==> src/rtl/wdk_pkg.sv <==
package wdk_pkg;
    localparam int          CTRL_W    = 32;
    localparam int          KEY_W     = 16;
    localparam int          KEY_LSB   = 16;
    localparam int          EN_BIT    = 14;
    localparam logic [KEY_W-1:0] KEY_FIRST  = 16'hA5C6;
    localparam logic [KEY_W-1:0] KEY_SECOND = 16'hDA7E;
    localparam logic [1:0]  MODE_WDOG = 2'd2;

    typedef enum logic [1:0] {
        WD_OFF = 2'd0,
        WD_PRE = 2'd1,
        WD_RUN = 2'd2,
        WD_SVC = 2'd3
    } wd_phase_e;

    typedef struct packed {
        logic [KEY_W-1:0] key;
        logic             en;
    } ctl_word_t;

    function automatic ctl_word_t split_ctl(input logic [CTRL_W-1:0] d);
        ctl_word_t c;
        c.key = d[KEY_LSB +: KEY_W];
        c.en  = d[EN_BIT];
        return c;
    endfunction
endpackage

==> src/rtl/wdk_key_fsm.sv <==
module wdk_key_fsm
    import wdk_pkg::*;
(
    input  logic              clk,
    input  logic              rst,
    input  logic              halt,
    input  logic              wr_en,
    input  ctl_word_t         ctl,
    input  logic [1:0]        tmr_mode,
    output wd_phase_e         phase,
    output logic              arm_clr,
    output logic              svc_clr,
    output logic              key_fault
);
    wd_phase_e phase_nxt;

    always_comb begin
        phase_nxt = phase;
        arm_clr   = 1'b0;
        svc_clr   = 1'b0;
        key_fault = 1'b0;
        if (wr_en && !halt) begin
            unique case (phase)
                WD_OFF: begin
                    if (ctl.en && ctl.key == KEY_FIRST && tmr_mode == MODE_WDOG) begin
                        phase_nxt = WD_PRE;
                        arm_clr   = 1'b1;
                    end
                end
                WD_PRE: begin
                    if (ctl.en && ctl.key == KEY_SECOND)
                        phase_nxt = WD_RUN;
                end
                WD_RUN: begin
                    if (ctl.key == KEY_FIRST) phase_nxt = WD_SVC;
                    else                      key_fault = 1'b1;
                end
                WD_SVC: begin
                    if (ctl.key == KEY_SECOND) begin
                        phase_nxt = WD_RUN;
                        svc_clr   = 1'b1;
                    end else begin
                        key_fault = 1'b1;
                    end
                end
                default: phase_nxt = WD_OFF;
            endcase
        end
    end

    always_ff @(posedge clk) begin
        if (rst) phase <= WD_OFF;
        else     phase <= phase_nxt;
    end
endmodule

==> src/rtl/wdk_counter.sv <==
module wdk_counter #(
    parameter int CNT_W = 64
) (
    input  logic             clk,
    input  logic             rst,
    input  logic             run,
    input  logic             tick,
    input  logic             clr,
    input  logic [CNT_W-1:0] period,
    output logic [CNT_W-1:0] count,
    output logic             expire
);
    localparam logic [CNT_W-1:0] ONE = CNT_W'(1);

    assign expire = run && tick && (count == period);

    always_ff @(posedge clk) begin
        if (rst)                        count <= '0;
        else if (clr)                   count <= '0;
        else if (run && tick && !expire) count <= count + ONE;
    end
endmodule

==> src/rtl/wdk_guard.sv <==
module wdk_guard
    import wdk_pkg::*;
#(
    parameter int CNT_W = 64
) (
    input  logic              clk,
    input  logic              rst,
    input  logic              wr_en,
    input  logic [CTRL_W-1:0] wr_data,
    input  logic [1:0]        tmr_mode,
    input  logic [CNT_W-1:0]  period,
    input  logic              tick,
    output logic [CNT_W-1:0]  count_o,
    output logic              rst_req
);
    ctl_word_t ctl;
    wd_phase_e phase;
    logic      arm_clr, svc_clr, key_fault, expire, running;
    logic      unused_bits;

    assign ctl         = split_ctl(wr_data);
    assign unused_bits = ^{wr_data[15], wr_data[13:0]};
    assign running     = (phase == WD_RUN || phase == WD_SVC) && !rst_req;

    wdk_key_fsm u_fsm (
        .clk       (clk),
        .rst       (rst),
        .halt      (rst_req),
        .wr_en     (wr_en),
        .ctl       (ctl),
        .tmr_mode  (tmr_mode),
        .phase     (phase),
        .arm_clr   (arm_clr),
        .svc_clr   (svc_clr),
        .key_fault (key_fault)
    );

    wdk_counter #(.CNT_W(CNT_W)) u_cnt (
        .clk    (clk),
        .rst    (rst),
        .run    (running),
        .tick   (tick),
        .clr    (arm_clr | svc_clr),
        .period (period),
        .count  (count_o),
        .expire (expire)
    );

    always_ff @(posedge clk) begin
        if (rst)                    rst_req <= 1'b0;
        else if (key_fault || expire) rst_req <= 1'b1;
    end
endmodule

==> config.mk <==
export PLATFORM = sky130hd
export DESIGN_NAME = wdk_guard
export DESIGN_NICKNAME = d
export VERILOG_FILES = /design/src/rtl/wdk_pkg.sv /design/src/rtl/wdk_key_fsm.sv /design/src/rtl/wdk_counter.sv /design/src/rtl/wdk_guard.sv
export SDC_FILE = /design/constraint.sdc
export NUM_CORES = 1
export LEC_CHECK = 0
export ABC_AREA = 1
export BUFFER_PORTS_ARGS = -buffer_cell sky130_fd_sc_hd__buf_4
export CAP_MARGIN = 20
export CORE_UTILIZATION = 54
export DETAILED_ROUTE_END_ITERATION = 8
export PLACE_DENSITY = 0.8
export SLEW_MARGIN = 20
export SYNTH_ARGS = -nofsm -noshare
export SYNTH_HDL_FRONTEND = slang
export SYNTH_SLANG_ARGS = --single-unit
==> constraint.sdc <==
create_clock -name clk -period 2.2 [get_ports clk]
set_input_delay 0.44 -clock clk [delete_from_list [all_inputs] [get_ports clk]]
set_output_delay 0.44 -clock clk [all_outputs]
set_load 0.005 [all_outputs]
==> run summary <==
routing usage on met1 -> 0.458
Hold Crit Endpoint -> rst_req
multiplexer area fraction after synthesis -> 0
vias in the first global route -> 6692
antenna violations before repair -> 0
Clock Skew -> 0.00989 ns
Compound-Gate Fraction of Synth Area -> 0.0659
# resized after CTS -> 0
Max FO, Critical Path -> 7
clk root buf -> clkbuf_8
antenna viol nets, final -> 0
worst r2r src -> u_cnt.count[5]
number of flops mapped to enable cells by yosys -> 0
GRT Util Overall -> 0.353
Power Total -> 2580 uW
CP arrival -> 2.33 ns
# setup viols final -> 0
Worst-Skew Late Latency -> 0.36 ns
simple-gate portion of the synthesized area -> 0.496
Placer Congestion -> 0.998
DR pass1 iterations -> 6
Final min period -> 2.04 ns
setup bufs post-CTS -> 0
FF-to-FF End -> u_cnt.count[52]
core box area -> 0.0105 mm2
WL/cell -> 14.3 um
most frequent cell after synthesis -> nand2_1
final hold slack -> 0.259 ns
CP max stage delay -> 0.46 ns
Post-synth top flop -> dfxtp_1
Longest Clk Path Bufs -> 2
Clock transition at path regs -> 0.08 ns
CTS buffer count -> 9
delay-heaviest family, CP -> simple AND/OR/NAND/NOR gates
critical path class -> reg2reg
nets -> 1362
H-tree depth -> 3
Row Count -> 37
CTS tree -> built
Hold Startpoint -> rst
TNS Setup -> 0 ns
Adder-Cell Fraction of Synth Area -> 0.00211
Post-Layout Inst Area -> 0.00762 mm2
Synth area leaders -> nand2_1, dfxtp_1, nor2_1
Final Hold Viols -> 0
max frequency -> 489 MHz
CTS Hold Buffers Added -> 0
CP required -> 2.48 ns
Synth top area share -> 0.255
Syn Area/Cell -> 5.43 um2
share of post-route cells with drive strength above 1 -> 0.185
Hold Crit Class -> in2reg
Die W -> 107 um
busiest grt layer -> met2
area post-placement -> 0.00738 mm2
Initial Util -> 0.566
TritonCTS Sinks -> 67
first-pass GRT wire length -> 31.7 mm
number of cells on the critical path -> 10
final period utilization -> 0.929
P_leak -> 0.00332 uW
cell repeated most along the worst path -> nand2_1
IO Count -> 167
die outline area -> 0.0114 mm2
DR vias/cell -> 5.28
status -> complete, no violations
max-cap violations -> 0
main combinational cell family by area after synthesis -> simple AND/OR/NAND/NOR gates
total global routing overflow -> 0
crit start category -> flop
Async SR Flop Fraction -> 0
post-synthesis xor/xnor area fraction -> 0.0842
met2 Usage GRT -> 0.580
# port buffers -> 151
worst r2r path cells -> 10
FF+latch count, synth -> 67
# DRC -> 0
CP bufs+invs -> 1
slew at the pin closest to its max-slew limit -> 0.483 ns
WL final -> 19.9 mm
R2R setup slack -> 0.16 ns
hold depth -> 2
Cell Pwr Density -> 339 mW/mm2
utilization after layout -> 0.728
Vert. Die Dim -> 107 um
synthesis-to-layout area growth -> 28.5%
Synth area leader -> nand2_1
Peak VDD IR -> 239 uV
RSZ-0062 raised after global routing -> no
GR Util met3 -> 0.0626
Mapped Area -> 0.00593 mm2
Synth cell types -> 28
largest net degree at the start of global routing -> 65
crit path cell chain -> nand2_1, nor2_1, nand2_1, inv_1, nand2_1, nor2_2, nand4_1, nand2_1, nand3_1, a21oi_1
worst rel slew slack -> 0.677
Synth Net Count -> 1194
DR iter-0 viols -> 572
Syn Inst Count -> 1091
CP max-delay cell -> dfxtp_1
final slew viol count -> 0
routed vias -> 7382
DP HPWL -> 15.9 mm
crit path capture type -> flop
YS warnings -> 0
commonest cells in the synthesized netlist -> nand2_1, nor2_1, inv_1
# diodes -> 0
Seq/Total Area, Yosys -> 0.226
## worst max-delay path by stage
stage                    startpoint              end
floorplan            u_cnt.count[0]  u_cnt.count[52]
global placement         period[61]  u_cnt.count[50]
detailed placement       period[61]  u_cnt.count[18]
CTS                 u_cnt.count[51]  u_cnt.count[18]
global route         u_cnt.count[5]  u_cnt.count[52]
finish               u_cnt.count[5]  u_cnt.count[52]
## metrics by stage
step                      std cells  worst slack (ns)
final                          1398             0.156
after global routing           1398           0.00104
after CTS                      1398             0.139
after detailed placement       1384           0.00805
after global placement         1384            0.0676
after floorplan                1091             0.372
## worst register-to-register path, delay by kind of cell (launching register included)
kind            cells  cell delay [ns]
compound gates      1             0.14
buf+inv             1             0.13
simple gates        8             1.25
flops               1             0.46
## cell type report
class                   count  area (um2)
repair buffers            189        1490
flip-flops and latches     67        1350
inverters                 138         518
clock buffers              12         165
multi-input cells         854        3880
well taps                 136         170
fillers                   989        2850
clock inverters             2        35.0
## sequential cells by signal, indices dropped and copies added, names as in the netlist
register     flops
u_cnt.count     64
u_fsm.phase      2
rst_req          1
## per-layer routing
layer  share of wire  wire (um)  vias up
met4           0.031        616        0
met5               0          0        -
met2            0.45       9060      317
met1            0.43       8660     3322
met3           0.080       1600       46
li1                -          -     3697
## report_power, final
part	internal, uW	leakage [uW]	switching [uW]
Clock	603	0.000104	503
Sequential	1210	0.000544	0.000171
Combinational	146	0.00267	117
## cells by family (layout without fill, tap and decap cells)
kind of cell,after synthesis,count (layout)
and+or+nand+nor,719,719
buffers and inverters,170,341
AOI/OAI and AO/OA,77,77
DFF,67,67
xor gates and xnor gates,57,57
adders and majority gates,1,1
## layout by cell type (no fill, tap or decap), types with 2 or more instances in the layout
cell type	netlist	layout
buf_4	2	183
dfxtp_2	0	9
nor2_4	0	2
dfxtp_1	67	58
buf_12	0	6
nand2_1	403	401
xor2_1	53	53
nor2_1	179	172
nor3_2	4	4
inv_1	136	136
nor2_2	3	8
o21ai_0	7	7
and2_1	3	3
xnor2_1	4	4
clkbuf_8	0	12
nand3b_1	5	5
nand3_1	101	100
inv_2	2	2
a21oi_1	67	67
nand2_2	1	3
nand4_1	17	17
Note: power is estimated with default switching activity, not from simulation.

---------------

*Your task*.
Reproduce, exactly and without additions, the run of lines from the start of the listing above to the line bearing "key_fault = 1'b0;", inclusive.

*Solution*.
==> src/rtl/wdk_pkg.sv <==
package wdk_pkg;
    localparam int          CTRL_W    = 32;
    localparam int          KEY_W     = 16;
    localparam int          KEY_LSB   = 16;
    localparam int          EN_BIT    = 14;
    localparam logic [KEY_W-1:0] KEY_FIRST  = 16'hA5C6;
    localparam logic [KEY_W-1:0] KEY_SECOND = 16'hDA7E;
    localparam logic [1:0]  MODE_WDOG = 2'd2;

    typedef enum logic [1:0] {
        WD_OFF = 2'd0,
        WD_PRE = 2'd1,
        WD_RUN = 2'd2,
        WD_SVC = 2'd3
    } wd_phase_e;

    typedef struct packed {
        logic [KEY_W-1:0] key;
        logic             en;
    } ctl_word_t;

    function automatic ctl_word_t split_ctl(input logic [CTRL_W-1:0] d);
        ctl_word_t c;
        c.key = d[KEY_LSB +: KEY_W];
        c.en  = d[EN_BIT];
        return c;
    endfunction
endpackage

==> src/rtl/wdk_key_fsm.sv <==
module wdk_key_fsm
    import wdk_pkg::*;
(
    input  logic              clk,
    input  logic              rst,
    input  logic              halt,
    input  logic              wr_en,
    input  ctl_word_t         ctl,
    input  logic [1:0]        tmr_mode,
    output wd_phase_e         phase,
    output logic              arm_clr,
    output logic              svc_clr,
    output logic              key_fault
);
    wd_phase_e phase_nxt;

    always_comb begin
        phase_nxt = phase;
        arm_clr   = 1'b0;
        svc_clr   = 1'b0;
        key_fault = 1'b0;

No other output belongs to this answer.